Most were expecting nothing when they went to bed Monday night — weather forecasts had largely shown the weather system moving by to the south of us. In fact, area road crews were at a state-assigned seminar when the snow started Tuesday morning.
While roads were bad initially, once the crews were back in town the main arteries were cleared swiftly, allowing regular commerce to resume.
During the period of slick roadways, area police, fire and rescue did a great job responding to increased call volume — nearly double that of a normal day. Overall there were few injury accidents reported across the county.
Warning of higher bills
Both the Sevier County Electric System and Sevier County Utility District have done a good job of publicly warning customers of the likely large increases they’d see on the bills due to increased usage.
Though rates for electric service have actually decreased by a few percentage points since last year, actual use by customers — because of the colder weather — has made bills higher, said SCES officials.
While it seems like common sense that bills would run high in an especially cold winter, many users aren’t prepared when they see the dollar figures associated with keeping their home warm in sub-freezing temperatures.
Fortunately, both the electric and gas providers have boards that are understanding of the budgetary issues this may cause, and there are plans available to help customers who struggle with the potentially large winter bills. The electric system’s levelized billing program, for example, bills customers for a 12-month rolling average rather than for the individual use of the month.

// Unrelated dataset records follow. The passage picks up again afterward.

## config.mk

```make
export PLATFORM = sky130hd
export DESIGN_NAME = fpm_top
export DESIGN_NICKNAME = d
export VERILOG_FILES = /design/src/fpm_regs_pkg.sv /design/src/fpm_format_pkg.sv /design/src/fpm_top.sv /design/src/fpm_round_pack.sv /design/src/fpm_unpack_mul.sv /design/src/fpm_axil_ctrl.sv
export VERILOG_INCLUDE_DIRS = /design/src /design/src/src
export SDC_FILE = /design/constraint.sdc
export NUM_CORES = 2
export LEC_CHECK = 0
export BUFFER_PORTS_ARGS = -buffer_cell sky130_fd_sc_hd__buf_2
export CAP_MARGIN = 20
export CORE_ASPECT_RATIO = 1.25
export CORE_UTILIZATION = 64
export DETAILED_ROUTE_END_ITERATION = 10
export PLACE_DENSITY = 0.8
export REMOVE_ABC_BUFFERS = 1
export SYNTH_ARGS = -nofsm -noshare
export SYNTH_HDL_FRONTEND = slang
export SYNTH_SLANG_ARGS = --single-unit
export TNS_END_PERCENT = 5
```

## constraint.sdc

```tcl
create_clock -name clk -period 9.4 [get_ports clk]
set_input_delay 1.88 -clock clk [delete_from_list [all_inputs] [get_ports clk]]
set_output_delay 1.88 -clock clk [all_outputs]
set_load 0.02 [all_outputs]
```
==> src/design/addr_region_map.sv <==
`timescale 1ns/1ps

module addr_region_map (
    input  logic        clk,
    input  logic        rst_i,
    input  logic        wb_cyc_i,
    input  logic        lk_vld_i,
    input  logic [31:0] lk_vaddr_i,
    input  logic        lk_hit_i,
    input  logic [31:0] lk_paddr_i,
    output logic        wb_ack_o,
    output logic [31:0] wb_dat_o,
    output logic        hit_o,
    output logic        sram_ce_o,
    output logic        flash_ce_o,
    output logic        rom_ce_o,
    output logic        serial_ce_o
);

    mmu_pkg::wb_state_e state_q;
    mmu_pkg::region_e   region;
    logic               nxt_hit;
    logic [31:0]        nxt_paddr;
    logic               nxt_sram;
    logic               nxt_flash;
    logic               nxt_rom;
    logic               nxt_serial;

    function automatic logic in_window(input logic [31:0] addr, input logic [31:0] base,
                                       input logic [31:0] limit);
        return (addr >= base) && (addr <= limit);
    endfunction

    always_comb begin
        case (lk_vaddr_i[31:29])
            3'b100:  region = mmu_pkg::REGION_KSEG0;
            3'b101:  region = mmu_pkg::REGION_KSEG1;
            default: region = mmu_pkg::REGION_MAPPED;
        endcase
    end

    always_comb begin
        nxt_hit    = 1'b0;
        nxt_paddr  = '0;
        nxt_sram   = 1'b0;
        nxt_flash  = 1'b0;
        nxt_rom    = 1'b0;
        nxt_serial = 1'b0;
        case (region)
            mmu_pkg::REGION_KSEG0: begin
                nxt_hit   = 1'b1;
                nxt_paddr = {1'b0, lk_vaddr_i[30:0]};
            end
            mmu_pkg::REGION_KSEG1: begin
                nxt_hit    = 1'b1;
                nxt_paddr  = {3'b000, lk_vaddr_i[28:0]};
                nxt_flash  = in_window(lk_vaddr_i, mmu_pkg::FLASH_BASE, mmu_pkg::FLASH_LIMIT);
                nxt_rom    = in_window(lk_vaddr_i, mmu_pkg::ROM_BASE, mmu_pkg::ROM_LIMIT);
                nxt_serial = in_window(lk_vaddr_i, mmu_pkg::SERIAL_BASE, mmu_pkg::SERIAL_LIMIT);
            end
            default: begin
                // a TLB miss leaves the data at zero
                nxt_hit   = lk_hit_i;
                nxt_paddr = lk_hit_i ? lk_paddr_i : '0;
                nxt_sram  = lk_hit_i;
            end
        endcase
    end

    always_ff @(posedge clk) begin
        if (rst_i) begin
            state_q     <= mmu_pkg::WB_IDLE;
            wb_ack_o    <= 1'b0;
            hit_o       <= 1'b0;
            sram_ce_o   <= 1'b0;
            flash_ce_o  <= 1'b0;
            rom_ce_o    <= 1'b0;
            serial_ce_o <= 1'b0;
        end else begin
            case (state_q)
                mmu_pkg::WB_IDLE: begin
                    // no ack if the master has already left the cycle
                    if (lk_vld_i && wb_cyc_i) begin
                        state_q     <= mmu_pkg::WB_ACK;
                        wb_ack_o    <= 1'b1;
                        hit_o       <= nxt_hit;
                        sram_ce_o   <= nxt_sram;
                        flash_ce_o  <= nxt_flash;
                        rom_ce_o    <= nxt_rom;
                        serial_ce_o <= nxt_serial;
                    end
                end
                default: begin
                    state_q     <= mmu_pkg::WB_IDLE;
                    wb_ack_o    <= 1'b0;
                    hit_o       <= 1'b0;
                    sram_ce_o   <= 1'b0;
                    flash_ce_o  <= 1'b0;
                    rom_ce_o    <= 1'b0;
                    serial_ce_o <= 1'b0;
                end
            endcase
        end
    end

    always_ff @(posedge clk) begin
        if (state_q == mmu_pkg::WB_IDLE && lk_vld_i) begin
            wb_dat_o <= nxt_paddr;
        end
    end

    a_one_ce: assert property (@(posedge clk) disable iff (rst_i)
        (|{sram_ce_o, flash_ce_o, rom_ce_o, serial_ce_o}) |->
            (wb_ack_o && $onehot({sram_ce_o, flash_ce_o, rom_ce_o, serial_ce_o})));

    a_ack_cyc: assert property (@(posedge clk) disable iff (rst_i)
        wb_ack_o |-> wb_cyc_i);

endmodule

==> src/design/mmu_top.sv <==
`timescale 1ns/1ps

module mmu_top #(
    parameter int TLB_ENTRIES = 16
) (
    input  logic        clk,
    input  logic        rst_i,
    input  logic        cp0_we_i,
    input  logic [4:0]  cp0_addr_i,
    input  logic [31:0] cp0_wdata_i,
    input  logic        inst_valid_i,
    input  logic [31:0] inst_i,
    input  logic        wb_cyc_i,
    input  logic        wb_stb_i,
    input  logic [31:0] wb_adr_i,
    output logic        wb_ack_o,
    output logic [31:0] wb_dat_o,
    output logic        hit_o,
    output logic        sram_ce_o,
    output logic        flash_ce_o,
    output logic        rom_ce_o,
    output logic        serial_ce_o
);

    localparam int IDX_W = $clog2(TLB_ENTRIES);

    logic                       tlb_we;
    logic [IDX_W-1:0]           tlb_widx;
    logic [31:0]                tlb_whi;
    logic [31:0]                tlb_wlo0;
    logic [31:0]                tlb_wlo1;
    logic [mmu_pkg::ASID_W-1:0] cur_asid;

    logic                       lk_vld;
    logic [31:0]                lk_vaddr;
    logic                       lk_hit;
    logic [31:0]                lk_paddr;

    cp0_tlb_decode #(
        .TLB_ENTRIES (TLB_ENTRIES)
    ) u_decode (
        .clk          (clk),
        .rst_i        (rst_i),
        .cp0_we_i     (cp0_we_i),
        .cp0_addr_i   (cp0_addr_i),
        .cp0_wdata_i  (cp0_wdata_i),
        .inst_valid_i (inst_valid_i),
        .inst_i       (inst_i),
        .tlb_we_o     (tlb_we),
        .tlb_widx_o   (tlb_widx),
        .tlb_whi_o    (tlb_whi),
        .tlb_wlo0_o   (tlb_wlo0),
        .tlb_wlo1_o   (tlb_wlo1),
        .cur_asid_o   (cur_asid)
    );

    tlb_array #(
        .TLB_ENTRIES (TLB_ENTRIES)
    ) u_tlb (
        .clk        (clk),
        .rst_i      (rst_i),
        .tlb_we_i   (tlb_we),
        .tlb_widx_i (tlb_widx),
        .tlb_whi_i  (tlb_whi),
        .tlb_wlo0_i (tlb_wlo0),
        .tlb_wlo1_i (tlb_wlo1),
        .cur_asid_i (cur_asid),
        .wb_cyc_i   (wb_cyc_i),
        .wb_stb_i   (wb_stb_i),
        .wb_adr_i   (wb_adr_i),
        .wb_ack_i   (wb_ack_o),
        .lk_vld_o   (lk_vld),
        .lk_vaddr_o (lk_vaddr),
        .lk_hit_o   (lk_hit),
        .lk_paddr_o (lk_paddr)
    );

    addr_region_map u_region (
        .clk         (clk),
        .rst_i       (rst_i),
        .wb_cyc_i    (wb_cyc_i),
        .lk_vld_i    (lk_vld),
        .lk_vaddr_i  (lk_vaddr),
        .lk_hit_i    (lk_hit),
        .lk_paddr_i  (lk_paddr),
        .wb_ack_o    (wb_ack_o),
        .wb_dat_o    (wb_dat_o),
        .hit_o       (hit_o),
        .sram_ce_o   (sram_ce_o),
        .flash_ce_o  (flash_ce_o),
        .rom_ce_o    (rom_ce_o),
        .serial_ce_o (serial_ce_o)
    );

endmodule

==> config.mk <==
export PLATFORM = sky130hd
export DESIGN_NAME = mmu_top
export DESIGN_NICKNAME = d
export VERILOG_FILES = /design/src/design/mmu_pkg.sv /design/src/design/cp0_tlb_decode.sv /design/src/design/tlb_array.sv /design/src/design/addr_region_map.sv /design/src/design/mmu_top.sv
export SDC_FILE = /design/constraint.sdc
export NUM_CORES = 2
export LEC_CHECK = 0
export BUFFER_PORTS_ARGS = -buffer_cell sky130_fd_sc_hd__buf_2
export CAP_MARGIN = 20
export CELL_PAD_IN_SITES_DETAIL_PLACEMENT = 1
export CELL_PAD_IN_SITES_GLOBAL_PLACEMENT = 2
export CORE_ASPECT_RATIO = 0.9
export CORE_MARGIN = 2
export CORE_UTILIZATION = 47
export CTS_CLUSTER_SIZE = 40
export DETAILED_ROUTE_END_ITERATION = 6
export GPL_ROUTABILITY_DRIVEN = 1
export GPL_TIMING_DRIVEN = 0
export PLACE_DENSITY_LB_ADDON = 0.05
export SYNTH_ARGS = -nofsm -noshare
export SYNTH_HDL_FRONTEND = slang
export SYNTH_HIERARCHICAL = 1
export SYNTH_SLANG_ARGS = --single-unit
==> constraint.sdc <==
create_clock -name clk -period 6.9 [get_ports clk]
set_clock_uncertainty 0.05 [all_clocks]
set_input_delay 0.345 -clock clk [delete_from_list [all_inputs] [get_ports clk]]
set_output_delay 0.345 -clock clk [all_outputs]
set_load 0.02 [all_outputs]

Rocky Top starts out strong
Rocky Top Sports World, the multi-million dollar sports complex that’s a partnership between Sevier County and the city of Gatlinburg and opens this summer, announced this week that it’s already booked 19 tournament events for the 2014-2015 sports season.
“We have been working with right holders, events owners and the SFA corporate offices for months to secure bookings,” Lori Moore, the facility’s marketing manager, said. “The fact that we are not pre-selling the space should give local lodging, attraction and restaurant owners reason to celebrate.”
Should the facility continue to book tournaments and events to bring more athletes and their families to the area, it will mean not only additional tourism dollars, but new tourists to our area, Steve Morse, an economist from Western Carolina, has said.
The first group of announced bookings are promising for Gatlinburg and the larger area. We look forward to hearing of more events scheduled soon. The site is a big investment for both the city and the county.